How Client-Side OCR Reads Text From Images
Technical explainer on how the browser-based Image Text Extractor uses Tesseract.js (WebAssembly) to recognize text locally, walking through the worker model, binarization, page segmentation, the LSTM recognizer, the language model, and the tool's post-processing, grounded in the real ImageTextExtractor component.
Optical character recognition sounds like it should need a server. You have an image of text, you want the text back, and that feels like a job for some heavy model running on a GPU somewhere. But the entire pipeline runs perfectly well inside a browser tab, and that is exactly how the OCR tool on this site works. The image you drop never leaves your machine.
The engine doing the work is Tesseract, compiled to WebAssembly and wrapped by the tesseract.js library (version ^6.0.1 in our package.json). Tesseract began as a research project at Hewlett-Packard, was open-sourced in 2005, and its modern recognition core is a neural network rather than the older pattern-matching approach. Running it in the browser means the WASM binary, the engine, and the per-language model files all download once and then execute locally against the pixels of your image.

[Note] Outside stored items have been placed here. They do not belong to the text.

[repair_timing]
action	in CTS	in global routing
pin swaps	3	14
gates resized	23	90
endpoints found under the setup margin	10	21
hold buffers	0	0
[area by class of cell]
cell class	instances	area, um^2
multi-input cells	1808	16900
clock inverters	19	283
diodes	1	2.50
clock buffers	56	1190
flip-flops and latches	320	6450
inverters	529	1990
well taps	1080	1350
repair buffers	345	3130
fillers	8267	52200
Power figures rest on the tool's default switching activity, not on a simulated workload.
### flow/run.sh
#!/bin/bash
# OpenROAD 26Q1-2900-gdf79404cd8, Yosys 0.63+post, stock flow scripts
make -C /OpenROAD-flow-scripts/flow DESIGN_CONFIG=/design/flow/config.mk WORK_HOME=/design/flow/orfs finish
### flow/config.mk
export PLATFORM = sky130hd
export DESIGN_NAME = insert_to_Queue
export DESIGN_NICKNAME = insert_to_Queue
export VERILOG_FILES = /design/flow/design.v
export SDC_FILE = /design/flow/constraint.sdc
export NUM_CORES = 4
export LEC_CHECK = 1
export CORE_UTILIZATION = 30
### flow/constraint.sdc
current_design insert_to_Queue

set clk_period 1.0
set clk_io_pct 0.2

create_clock -name clk0 -period $clk_period [get_ports {clk}]

set non_clock_inputs [all_inputs -no_clocks]
set_input_delay [expr $clk_period * $clk_io_pct] -clock clk0 $non_clock_inputs
set_output_delay [expr $clk_period * $clk_io_pct] -clock clk0 [all_outputs]
<file path="flow/config.mk">
export PLATFORM = sky130hd
export DESIGN_NAME = FIFO
export DESIGN_NICKNAME = FIFO
export VERILOG_FILES = /design/flow/design.v
export SDC_FILE = /design/flow/constraint.sdc
export NUM_CORES = 4
export LEC_CHECK = 1
export CORE_UTILIZATION = 50
</file>
<file path="flow/constraint.sdc">
current_design FIFO

set clk_period 5.1
set clk_io_pct 0.2

create_clock -name clk0 -period $clk_period [get_ports {clock}]

set non_clock_inputs [all_inputs -no_clocks]
set_input_delay [expr $clk_period * $clk_io_pct] -clock clk0 $non_clock_inputs
set_output_delay [expr $clk_period * $clk_io_pct] -clock clk0 [all_outputs]
</file>
<file path="flow/design.v">
module FIFO #(parameter WIDTH = 32) ( 
  input wire clock, reset_n,          
  input wire [WIDTH-1:0] data_in,       
  input wire we,                        
  input wire re,                        
  output logic full,                    
  output logic empty,                   
  output logic [WIDTH-1:0] data_out);   
  logic [3:0][WIDTH-1:0] queue;
  logic [1:0] w_ptr, r_ptr;
  logic [2:0] count;
  logic valid_re, valid_we, hazard;
  assign valid_re = re && !empty;
  assign valid_we = we && !full;
  assign hazard = re && we && (count > 0);
  assign full = (count == 3'd4 && !re);
  assign empty = (count == 3'd0);
	always_ff @(posedge clock or negedge reset_n) begin
		if (!reset_n) begin
			count <= 0; 
			w_ptr <= 0; 
			r_ptr <= 0; 
			queue <= 0;
		end else if (hazard) begin 
         queue[w_ptr] <= data_in;
         count <= count;
         w_ptr <= w_ptr + 2'd1;
         r_ptr <= r_ptr + 2'd1;
		end else if (valid_we) begin
        queue[w_ptr] <= data_in;
        count <= count + 2'd1;
        w_ptr <= w_ptr + 2'd1;
      end else if (valid_re) begin
        count <= count - 2'd1;
        r_ptr <= r_ptr + 2'd1;
      end
  end  
  assign data_out = queue[r_ptr];
endmodule
</file>
<file path="flow/run.sh">
#!/bin/bash
# OpenROAD 26Q1-2900-gdf79404cd8, Yosys 0.63+post, stock flow scripts
make -C /OpenROAD-flow-scripts/flow DESIGN_CONFIG=/design/flow/config.mk WORK_HOME=/design/flow/orfs finish
</file>
==> run notes <==
flow finished, numbers: Power Density=688.0 nW/um2, max capacitance violation total=0, CTS tree=built, Multi-input gate area=2362 um2, post-CTS setup repair buffer count=0, period utilization=77.14%, post-synth top area cell=dfrtp_1, Simple-Gate Fraction of Synth Area=4.431%, DP HPWL=7.484 mm, EDFF count, synth=0, most common library cells after synthesis=dfrtp_1 (135), a22o_1 (96), nand2_1 (37), clock buffer depth=2, adder share=1.159%, fmax=254.2 MHz, P_leak=3.288 nW, Max-area cell share=55.90%, Crit. End Element=output port, fin. max-slew vios=0, antenna cell count=0, Hold WC Path Type=reg -> reg, global-route wire length before repair=23.23 mm, syn avg cell area=13.73 um2, final-report setup violation count=0, Yosys Chip Area=6043 um2, Synth top cell by count=dfrtp_1, vias per cell=6.035, All-Layer GR Usage=25.58%, initial antenna violation count=0, Worst-Margin Slew=766.6 ps, Worst R2R Path Depth=4, worst hold margin=493.5 ps, setup_tns=0 ps, cell count after synthesis=440, H-tree Lvls=4, DIE HEIGHT=111.9 um, FFs w/ async S/R, synth=100.0%, crit path time final=3934 ps, status=finished clean, Post-Syn Area=6043 um2, Skew-Pair Late Insertion Delay=410 ps, post-route ant nets=0, Registers, synthesis=135, Post-CTS Hold Buffers=0, Initial DRT Pass Iterations=15, XOR/XNOR Area Share=0.7246%, Top logic family=multiplexers, Die Span X=111.9 um, GP Congestion=0.7605, Core ar.=11610 um2, slew margin rel.=48.89%, synth unique cells=30, share of cells above drive strength 1=16.12%, clk_skew=5.384 ps, # resized after CTS=0, total CTS buffers=17, via count=3971, Worst Hold Depth=1, drt wl/cell=21.17 um, vias in the first global route=4294, total grt overflow=0, Warnings, synthesis=1, sequential-to-total area share from yosys stat=55.90%, Mux area share=17.41%, largest net degree at the start of global routing=86, Port Buf Inserts=69, cell count listed in synth_stat.txt=440, register area=3379 um2, clock slew at reported path FFs=50 ps, area fraction in compound gates=14.89%, Total Wirelength=13.93 mm, fill cell count=897, largest cells by area after synthesis=dfrtp_1 (56%), a22o_1 (14%), mux4_2 (12%), Final Hold Vio Count=0, # DRC=0, crit path DAT=2910 ps, Clock Sink Count=135, OpenROAD warning count=29, chip area=12530 um2, Layout area overhead=22.30%, Synth Flop Type=dfrtp_1, crit-path max FO=10, clk root buf=clkbuf_16, initial DRC count=253, fp_density=52.04%, Max VDD drop=0.0004577 V, I/O Pins=70, RSZ-0062 raised after global routing=false, FP Rows=39, Req. time, crit path=4080 ps, CP Launch Type=input port, WS Path Type=in -> out
-- metal layers --
| layer | GRT usage, % | vias to the layer above | share of wire [%] |
|---|---|---|---|
| met3 | 10.69 | 9 | 9.0 |
| met5 | 0 | - | 0 |
| met4 | 2.756 | 0 | 0.76 |
| met2 | 36.15 | 166 | 46 |
| met1 | 41.50 | 2028 | 44 |
| li1 | - | 1768 | - |
-- final cells by class --
| cell class | instances | share of cell area [%] |
|---|---|---|
| flip-flops and latches | 135 | 45.73 |
| multi-input cells | 234 | 31.96 |
| repair buffers | 79 | 10.38 |
| clock buffers | 24 | 6.789 |
| well taps | 143 | 2.421 |
| inverters | 35 | 1.778 |
| clock inverters | 8 | 0.9480 |
-- sequential cells by signal, summed over array words and instances, names as in the netlist --
register / cells
count: 3
queue: 128
r_ptr: 2
w_ptr: 2
-- worst max-delay path: stages --
cell and delay (ps):
clkdlybuf4s50_1 570, or4b_1 650, inv_2 190, clkdlybuf4s50_1 480
-- where the power goes --
group | switching, mW | internal [mW]
logic | 0.815 | 1.21
clock network | 0.433 | 0.730
registers | 0.342 | 1.55
-- cells in the final DEF, fill, tap and decap left out, types with 4 or more instances in the layout --
cell and instances:
a22o_1 96, buf_4 10, clkbuf_16 17, clkbuf_8 5
clkdlybuf4s50_1 68, clkinv_2 5, dfrtp_1 134, ha_1 4
inv_1 34, mux2i_1 32, mux4_2 32, nand2_1 37
nand3_1 5, xnor2_1 4
-- final timing paths --
| kind | start | slack, ps | endpoint |
|---|---|---|---|
| max | re | 1170 | full |
| min | queue[43]$_DFFE_PN0P_ | 490 | queue[43]$_DFFE_PN0P_ |
| max reg2reg | count[0]$_DFFE_PN0P_ | 2850 | queue[100]$_DFFE_PN0P_ |
| min reg2reg | queue[43]$_DFFE_PN0P_ | 490 | queue[43]$_DFFE_PN0P_ |
| max in group asynchronous | reset_n | 3270 | r_ptr[0]$_DFFE_PN0P_ |
| min in group asynchronous | reset_n | 630 | queue[91]$_DFFE_PN0P_ |
-- stage by stage --
stage                     instances  setup WS, ps  instance area, um2  power (mW)  util (%)
after CTS                       658          1166                7391       5.139     63.64
after global routing            658          1103                7391       5.432     63.64
after detailed placement        626          1182                6819       3.931     58.72
final                           658          1166                7391       5.085     63.64
after floorplan                 440          2272                6043       3.085         -
after global placement          626          1198                6819       3.889     58.72
-- kinds of logic after synthesis --
kind of cell / Yosys count
flops: 135
xor+xnor: 5
buf+inv: 71
compound gates: 104
mux: 65
fa+ha+maj: 5
simple gates: 55
Power figures rest on the tool's default switching activity, not on a simulated workload.
## config.mk

```make
export PLATFORM = sky130hd
export DESIGN_NAME = WB
export DESIGN_NICKNAME = WB
export VERILOG_FILES = /design/flow/design.v
export SDC_FILE = /design/flow/constraint.sdc
export NUM_CORES = 4
export LEC_CHECK = 1
export CORE_AREA = 10 10 70 70
export DIE_AREA = 0 0 80 80
```

## design.v

```verilog
module WB(
    input   wire        rst,
    input   wire[4:0]   MemWriteNum,
    input   wire        MemWriteReg,
    input   wire[31:0]  MemWriteData,
    output  reg [4:0]   WriteBackNum,
    output  reg         WriteBackReg,
    output  reg [31:0]  WriteBackData
);
always @ (*) begin
    if (rst)
        WriteBackNum <= 5'b0;
    else
        WriteBackNum <= MemWriteNum;
end
always @ (*) begin
    if (rst)
        WriteBackReg <= 1'b0;
    else
        WriteBackReg <= MemWriteReg;
end
always @ (*) begin
    if (rst)
        WriteBackData <= 32'b0;
    else
        WriteBackData <= MemWriteData;
end
endmodule
```

## run.sh

```bash
#!/bin/bash
# OpenROAD 26Q1-2900-gdf79404cd8, Yosys 0.63+post, stock flow scripts
make -C /OpenROAD-flow-scripts/flow DESIGN_CONFIG=/design/flow/config.mk WORK_HOME=/design/flow/orfs finish
```

## constraint.sdc

```tcl
current_design WB

set clk_period 1.0
set clk_io_pct 0.2

create_clock -name clk0 -period $clk_period

set non_clock_inputs [all_inputs -no_clocks]
set_input_delay [expr $clk_period * $clk_io_pct] -clock clk0 $non_clock_inputs
set_output_delay [expr $clk_period * $clk_io_pct] -clock clk0 [all_outputs]
```

==> impl_metrics.tcl <==
# flow metrics
set metrics [dict create \
    status "complete, no violations" \
    cp.arrival_ps 790 \
    maxCapViolCount 0 \
    required_ps 800 \
    grt_pass1_vias 713 \
    endpoint_kind "output pin" \
    power_frac_seq 0 \
    antenna_found_initial 0 \
    switchingPower_uw 110.5 \
    yosys_warnings 1 \
    die_w_um 80 \
    place.gp.congestion 0.7470 \
    hold_path_class "input port to output pin" \
    worst_slew_pin_slew_ps 96.19 \
    syn2layout_area_growth_pct 170.1 \
    placementRows 21 \
    postSynthSeqShare 0 \
    ys_cells 42 \
    drt_iter0_drc 0 \
    cts_hold_buf 0 \
    grt_first_pass_wirelength_um 3312 \
    p_per_area_nw_per_um2 331.1 \
    antenna_left 0 \
    vias_per_cell 3.703 \
    num_vias 648 \
    relSlewSlack 0.9359 \
    crit_fanout 5 \
    nFillCells 362 \
    final_area_um2 1220 \
    finalWirelength_um 2249 \
    p_leak_uw 0.0007085 \
    yosys_area_um2 451.7 \
    hold_viol 0 \
    finalSetupViolCount 0 \
    gr-total-overflow 0 \
    dpl_cell_area_um2 1254 \
    num-clock-buffers 0 \
    internal_power_uw 293.4 \
    drc_errors 0 \
    wl_per_cell_um 12.85 \
    power_frac_comb 1.000 \
    die_h_um 80 \
    syn_avg_cell_area_um2 10.75 \
    drive_above_1_share 0.5814 \
    initCoreUtil 0.1322 \
    switching_share 0.2736 \
    fmax_mhz 1014 \
    grt_max_degree 11 \
    whs_ps 754.3 \
    ir_drop_v 0.0001436 \
    dieArea_um2 6400 \
    grt_usage 0.06257 \
    rsz0062_at_grt "true" \
    dp_hpwl_um 1933 \
    startpoint_type "input port" \
    crit_type "input port to output pin" \
    tool_warnings 33 \
    clkPwrFrac 0 \
    io_pins 77 \
    core_area_um2 3416 \
    io_buffers 77 \
    dr.pass1.iters 1 \
    post-route-period-util 0.9863 \
    fin_cells 175 \
    ys_types 6 \
    post-route-min-period_ps 986.3 \
    antennaDiodeCount 0 \
    maxSlewViolCount 0 \
    flops 0 \
    synthCells 42 \
    synth_area_um2 451.7 \
    dp.cells 164 \
    seqCellArea_um2 0 \
]
-- cell type report --
cell class | count | area, um^2 | area share
Multi-Input combinational cell | 38 | 407.9 | 0.3344
Tap cell | 46 | 57.56 | 0.04718
Timing Repair Buffer | 91 | 754.5 | 0.6185
-- kinds of logic (layout without fill, tap and decap cells) --
logic type,Yosys count,in the layout,synth area share
simple gates,38,38,0.8753
buf+inv,4,91,0.1246
-- power by group through the flow --
| stage | Combinational, uW | Sequential, uW | Clock (uW) |
|---|---|---|---|
| 4_1_cts | 397 | 0 | 0 |
| 6_report | 404 | 0 | 0 |
| 5_1_grt | 442 | 0 | 0 |
-- synth_stat cells --
master	instances	area share
nor2b_4	20	0.61
buf_12	2	0.089
nor2b_1	12	0.17
buf_6	1	0.025
buf_2	1	0.011
and2b_1	6	0.10
-- cell usage in the layout, fill, tap and decap left out --
master         count
and2b_1            6
buf_12             4
buf_16             1
buf_2             38
buf_4              2
buf_6              4
buf_8              2
clkbuf_16          1
dlygate4sd2_1     39
nor2b_1            9
nor2b_2            2
nor2b_4           21
-- layer usage --
metal	routed length, um	part of all wire	global-route usage
met1	954	0.42	0.07515
met2	677	0.30	0.08186
met3	616	0.27	0.06250
met4	0	0	0
met5	0	0	0
-- worst max-delay path, cell delays in order --
cell     delay (ps)
buf_12          120
buf_12          140
buf_12          140
nor2b_4          90
buf_2           100
-- metrics by stage --
step	util	setup TNS (ps)	worst slack (ps)	power, uW
floorplan	-	0	248.1	142.5
global placement	0.3670	-16990	-485.4	450.7
detailed placement	0.3670	-17060	-487.5	452.8
CTS	0.3469	0	10.12	397.1
global route	0.3571	-52.07	-24.01	441.6
finish	0.3571	0	13.73	403.9
-- final timing paths --
| kind | from | end | cells after the start |
|---|---|---|---|
| max | rst | WriteBackData[20] | 5 |
| min | rst | WriteBackData[28] | 4 |
-- repair_timing --
action | 4_1_cts | 5_1_grt
buffers inserted | 9 | 0
resized | 163 | 4
endpoints found under the setup margin | 38 | 12
cloned | 1 | 2
hold endpoints to repair | 0 | 0
Power and IR drop assume default switching activity.
$ cat flow/design.v
module SMM0
#(
    parameter DATAWIDTH = 32,
    parameter BLOCKSIZE = DATAWIDTH * 1,
    parameter BUSWIDTH = BLOCKSIZE  * 4
)    
(
    input clk, rst,
    input signed [BUSWIDTH - 1:0] A, B,
    input load, sel,
    output reg [BUSWIDTH - 1 :0] C_out
);
    localparam BLOCK_00 = DATAWIDTH - 1, BLOCK_01 = DATAWIDTH * 2 - 1, BLOCK_10 = DATAWIDTH * 3 - 1, BLOCK_11 = DATAWIDTH * 4 - 1; 
    wire [BLOCKSIZE - 1:0] A_00;
    wire [BLOCKSIZE - 1:0] A_01;
    wire [BLOCKSIZE - 1:0] A_10;
    wire [BLOCKSIZE - 1:0] A_11;
    wire [BLOCKSIZE - 1:0] B_00;
    wire [BLOCKSIZE - 1:0] B_01;
    wire [BLOCKSIZE - 1:0] B_10;
    wire [BLOCKSIZE - 1:0] B_11;
    wire load_TS, compute_M, compute_C, write_out;
    assign A_00 = A[BLOCK_00 -: DATAWIDTH];
    assign A_01 = A[BLOCK_01 -: DATAWIDTH];
    assign A_10 = A[BLOCK_10 -: DATAWIDTH];
    assign A_11 = A[BLOCK_11 -: DATAWIDTH];
    assign B_00 = B[BLOCK_00 -: DATAWIDTH];
    assign B_01 = sel ? B[BLOCK_00 -: DATAWIDTH] 
                : B[BLOCK_01 -: DATAWIDTH];
    assign B_10 = B[BLOCK_10 -: DATAWIDTH];
    assign B_11 = sel ? B[BLOCK_10 -: DATAWIDTH] 
                        : B[BLOCK_11 -: DATAWIDTH];
    integer i, j;
    reg signed [DATAWIDTH - 1:0] C [3:0];
    reg signed [DATAWIDTH - 1:0] T [6:0];
    reg signed [DATAWIDTH - 1:0] S [6:0];
    reg signed [DATAWIDTH - 1:0] M [6:0];
    SMM0_ctrl ctrl(
        .clk(clk),
        .rst(rst),
        .load(load),
        .load_TS(load_TS),
        .compute_M(compute_M),
        .compute_C(compute_C),
        .write_out(write_out)
    );
    always @(posedge clk) begin
        if (rst) for (i = 0; i < 7; i = i + 1) T[i] <= 'b0;
        else if (load_TS) begin
            T[0] <= sel ? 'b0 : A_00 + A_11;
            T[1] <= A_10 + A_11;
            T[2] <= A_00;
            T[3] <= A_11;
            T[4] <= A_00 + A_01;
            T[5] <= sel ? 'b0 : A_10 - A_00;
            T[6] <= sel ? 'b0 : A_01 - A_11;
        end
    end
    always @(posedge clk) begin
        if (rst) for (j = 0; j < 7; j = j + 1) S[j] <= 'b0;
        else if(load_TS) begin
            S[0] <= sel ? 'b0 : B_00 + B_11;
            S[1] <= B_00;
            S[2] <= B_01 - B_11;
            S[3] <= B_10 - B_00;
            S[4] <= B_11;
            S[5] <= sel ? 'b0 : B_00 + B_01;
            S[6] <= sel ? 'b0 : B_10 + B_11;
        end
    end
    always @(posedge clk) begin
        if (rst) for (i = 0; i < 7; i = i + 1) M[i] <= 0;
        else if (compute_M) begin
            M[0] <= sel ? 'b0 : T[0] * S[0];
            M[1] <= T[1] * S[1];
            M[2] <= T[2] * S[2];
            M[3] <= T[3] * S[3];
            M[4] <= T[4] * S[4];
            M[5] <= sel ? 'b0 : T[5] * S[5];
            M[6] <= sel ? 'b0 : T[6] * S[6];
        end
    end
    always @(posedge clk) begin
        if (rst) for (i = 0; i < 4; i = i + 1) C[i] <= 'b0;
        else if (compute_C) begin
            C[0] <= sel ? 'b0 : M[0] + M[3] - M[4] + M[6];
            C[1] <= M[2] + M[4]; 
            C[2] <= M[1] + M[3]; 
            C[3] <= sel ? 'b0 : M[0] - M[1] + M[2] + M[5];
        end
    end
    always @(posedge clk) begin
        if (rst) C_out <= 'b0;
        else if (write_out) begin
            if (!sel)   C_out <= {C[3], C[2], C[1], C[0]};
            else        C_out <= {C[3], C[2], C[0], C[1]};
        end
    end
endmodule
module SMM0_ctrl (
    input clk, rst, load,
    output reg load_TS,
    output reg compute_M,
    output reg compute_C,
    output reg write_out
);
    localparam IDLE = 0, LOAD_TS = 1, MUL_STAGE = 2, ADD_STAGE = 3, OUTPUT_STAGE = 4;
    reg [2:0] current_state;
    reg [2:0] next_state;
    always @(posedge clk) begin
        if (rst)
            current_state <= IDLE;
        else
            current_state <= next_state;
    end
    always @(*) begin
        next_state = current_state;
        case (current_state)
            IDLE:         if (load) next_state = LOAD_TS;
            LOAD_TS:      next_state = MUL_STAGE;
            MUL_STAGE:    next_state = ADD_STAGE;
            ADD_STAGE:    next_state = OUTPUT_STAGE;
            OUTPUT_STAGE: next_state = IDLE;
            default : next_state = IDLE;
        endcase
    end
    always @(*) begin
        load_TS     = (current_state == LOAD_TS);
        compute_M   = (current_state == MUL_STAGE);
        compute_C   = (current_state == ADD_STAGE);
        write_out   = (current_state == OUTPUT_STAGE);
    end
endmodule
$ cat flow/run.sh
#!/bin/bash
# OpenROAD 26Q1-2900-gdf79404cd8, Yosys 0.63+post, stock flow scripts
make -C /OpenROAD-flow-scripts/flow DESIGN_CONFIG=/design/flow/config.mk WORK_HOME=/design/flow/orfs finish
$ cat flow/config.mk
export PLATFORM = sky130hd
export DESIGN_NAME = SMM0
export DESIGN_NICKNAME = SMM0
export VERILOG_FILES = /design/flow/design.v
export SDC_FILE = /design/flow/constraint.sdc
export NUM_CORES = 4
export LEC_CHECK = 1
export CORE_UTILIZATION = 40
$ cat flow/constraint.sdc
current_design SMM0

set clk_period 23.0
set clk_io_pct 0.2

create_clock -name clk0 -period $clk_period [get_ports {clk}]

set non_clock_inputs [all_inputs -no_clocks]
set_input_delay [expr $clk_period * $clk_io_pct] -clock clk0 $non_clock_inputs
set_output_delay [expr $clk_period * $clk_io_pct] -clock clk0 [all_outputs]
==> notes.md <==
run results: top_reg_cell synth=dfxtp_1, ratio of final minimum period to clock period=36.80%, clock latency (worst-skew pair)=0.95 ns, Post-synth regs=933, # setup viols final=0, post-DP HPWL=517.4 mm, Layout area overhead=9.331%, Post-Route Setup TNS=0 ns, number of global-route vias before repair=131.1k, post_cts resized=0, Finished Core Util=44.07%, CTS tree=built, global route hottest layer=met2, RD Place Congestion=1.052, Worst EP arrival=9.18 ns, Max Fclk=0.1182 GHz, Fill cells=40.03k, GR met3 Demand/Resource=13.93%, # rows=236, htree depth=3, DR WL/cell=25.21 µm, largest net degree at the start of global routing=134, sequential cell area fraction in the yosys report=11.18%, drt drc=0, RSZ-0062 raised after global routing=no, kind of critical path=register to register, # hold bufs at CTS=0, clock share of power=34.9%, Via density=5.174, DIE WIDTH=648.3 µm, CTS buffer count=123, met2 Use GR=46.93%, initial antenna violation count=57, relative slew slack=31.31%, port bufs=387, Post-CTS Setup Inserts=0, placed cell count=24.18k, Mapped Avg Cell Area=8.924 µm², die extent in y=648.3 µm, Syn Std Cell Area=167100 µm², PwrDens=32.88 nW/µm², ANT nets after route=0, Core Footprint=414600 µm², Post-synth ARST share=0%, Global Route Usage Sum=31.48%, clk_skew=0.09967 ns, clk buf depth=4, actual slew at the worst max-slew pin=1.020 ns, OpenROAD warnings=28, yosys stat area=167100 µm², Yosys warnings=6, P_leak=0.08676 µW, WHS Path Cells=2, final WL=616.2 mm, CP Max Fanout=14, root buffer cell=clkbuf_16, CTS sink count=933, switch share=39.46%, Psw=2370 µW, sequential share of power=29.2%, largest area contributor in the netlist=fa_1, Total Power=6006 µW, Crit. End Element=register, maximum VDD drop=67.85 µV, Yosys top cell by instances=inv_1, Starting DRT DRC Count=6496, Final Non-Filler Cells=24.45k, Area leader share=35.85%, r2r endpoint=M[3][28]$_SDFFE_PP0P_, max-cap viol count=0, distinct lib cells=112, Int Power=3636 µW, Final Hold Fails=0, post-route minimum period=8.464 ns, Gate Count Post-Synth=18.73k, Fin Hold WS=0.4494 ns, chip area=420300 µm², status=finished, final reports clean, DR pass1 iterations=5, first-pass GRT wire length=901.9 mm, share of cells above drive strength 1=4.559%, CTS clk-pin slew, worst paths=0.06 ns, FF-to-FF path depth=26, R2R Setup Slk=14.54 ns, total global routing overflow=0, Area contributors post-synth=fa_1, dfxtp_1, ha_1, Reg-to-Reg Start=S[3][6]$_SDFFE_PP0P_, I/O pin count=388, top post-synthesis cells by count=inv_1, fa_1, and2_1, nand2_1, ha_1, Hold WC Path Type=register to register, EDFF count, synth=0, via count=126.5k, met1 Track Usage GR=39.31%, Comb power frac=35.9%, Critical Path RT=23.72 ns, ys cells=18.73k, Pins Over Slew Limit=0, critical path launch point type=register, Hold EP=ctrl.current_state[0]$_DFF_P_, Hold Crit Start=ctrl.current_state[0]$_DFF_P_, FP Util=40.31%
## per-layer routing
| metal | up-vias | wire [µm] |
|---|---|---|
| met3 | 983 | 67390 |
| met4 | 30 | 41810 |
| li1 | 57970 | - |
| met1 | 63170 | 229600 |
| met2 | 4333 | 277100 |
| met5 | - | 360 |
## cell families after synthesis
kind of cell / synth area share [%]
flops: 11.18
compound gates: 8.460
simple gates: 16.64
mux: 2.702
fa+ha+maj: 46.35
buf+inv: 9.634
xor+xnor: 5.037
## worst max path at each step
stage	slack, ns	endpoint	start
4_1_cts	14.66	M[3][28]$_SDFFE_PP0P_	S[3][6]$_SDFFE_PP0P_
6_report	14.54	M[3][28]$_SDFFE_PP0P_	S[3][6]$_SDFFE_PP0P_
5_1_grt	14.14	M[3][28]$_SDFFE_PP0P_	S[3][6]$_SDFFE_PP0P_
## flip-flops by register name, summed over array words and instances (netlist names)
register and count:
S 224, C 128, T 224, M 224
C_out 128, ctrl.current_state 5
## power groups by stage
stage	Combinational (µW)	Clock, µW	Sequential (µW)
final	2150	2100	1760
after global routing	2320	2190	1760
after CTS	2140	2130	1750
## layout make-up
cell class / instances / area (µm²) / area share [%]
Antenna cell: 46 / 115.1 / 0.06301
Clock buffer: 164 / 3475 / 1.902
Clock inverter: 62 / 807.0 / 0.4417
Inverter: 3368 / 12650 / 6.924
Multi-Input combinational cell: 13510 / 132400 / 72.47
Sequential cell: 933 / 18700 / 10.23
Tap cell: 5474 / 6849 / 3.749
Timing Repair Buffer: 893 / 7709 / 4.219
## critical path, stage by stage, from the launching register on
cell	delay [ns]
dfxtp_1	0.67
buf_4	0.30
and2_1	0.17
fa_1	0.44
fa_1	0.50
fa_1	0.52
inv_1	0.05
fa_1	0.47
inv_1	0.05
fa_1	0.50
inv_1	0.06
fa_1	0.53
inv_1	0.05
fa_1	0.38
fa_1	0.47
ha_1	0.35
a21o_1	0.18
a21o_1	0.18
a21o_1	0.17
a21oi_1	0.13
o211ai_1	0.11
o31a_1	0.25
o21ai_0	0.79
nand2b_1	0.11
a21oi_1	0.20
xor2_1	0.47
o21ai_0	0.14
## through the flow
step           worst slack, ns  instance area, µm²
6_report                 14.54              182700
5_1_grt                  14.14              182600
4_1_cts                  14.66              182600
3_5_place_dp             13.80              178300
3_3_place_gp             13.79              178300
2_1_floorplan            14.32              167100
## layout by cell type, fill, tap and decap left out, types with 27 or more instances in the layout
master and count:
a211oi_1 191, a21o_1 252, a21oi_1 514, a22o_1 73, a22oi_1 185, a31oi_1 49
and2_1 2158, and3_1 36, buf_4 503, clkbuf_16 125, clkdlybuf4s50_1 383, dfxtp_1 926
diode_2 46, fa_1 2992, ha_1 1403, inv_1 3363, mux2_2 32, mux2i_1 415
nand2_1 1909, nand2b_1 104, nand3_1 95, nand4_1 27, nor2_1 974, nor2b_1 72
nor3_1 100, o211ai_1 27, o21a_1 98, o21ai_0 340, o21bai_1 67, or3_1 41
xnor2_1 694, xor2_1 267
Power and IR drop assume default switching activity.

This post walks through what actually happens between "here is a PNG" and "here is the text," using the real code from our ImageTextExtractor component as the reference. No part of this is hand-waving about how OCR works in general: every parameter mentioned is one the tool actually sets.
The worker model
The first thing the component does is spin up a Tesseract worker. Workers matter because OCR is CPU-heavy and you do not want it blocking the UI thread that is painting your progress bar.
import { createWorker, PSM, OEM } from 'tesseract.js';
const langs = secondaryLanguage
? `${selectedLanguage}+${secondaryLanguage}`
: selectedLanguage;
const worker = await createWorker(langs, OEM.LSTM_ONLY, {
logger: (m) => {
if (m.status === 'recognizing text') {
setProgress(Math.round(m.progress * 100));
}
// ...other status branches
},
});
Three things are decided right here. The langs string tells the worker which language model files to fetch. The second argument, OEM.LSTM_ONLY, picks the OCR Engine Mode. And the logger callback is how the worker reports progress back, which is why the UI can show statuses like "Loading OCR core," "Loading language traineddata," and a percentage during the recognition phase.
OEM.LSTM_ONLY is the important one. OEM stands for OCR Engine Mode, and Tesseract historically shipped two engines: a "legacy" engine based on character-shape pattern matching, and an LSTM engine, which is a recurrent neural network. By selecting LSTM only, the tool uses the neural recognizer exclusively. That choice changes what the model files are (they contain trained network weights, not just glyph templates) and generally produces better results on real-world fonts.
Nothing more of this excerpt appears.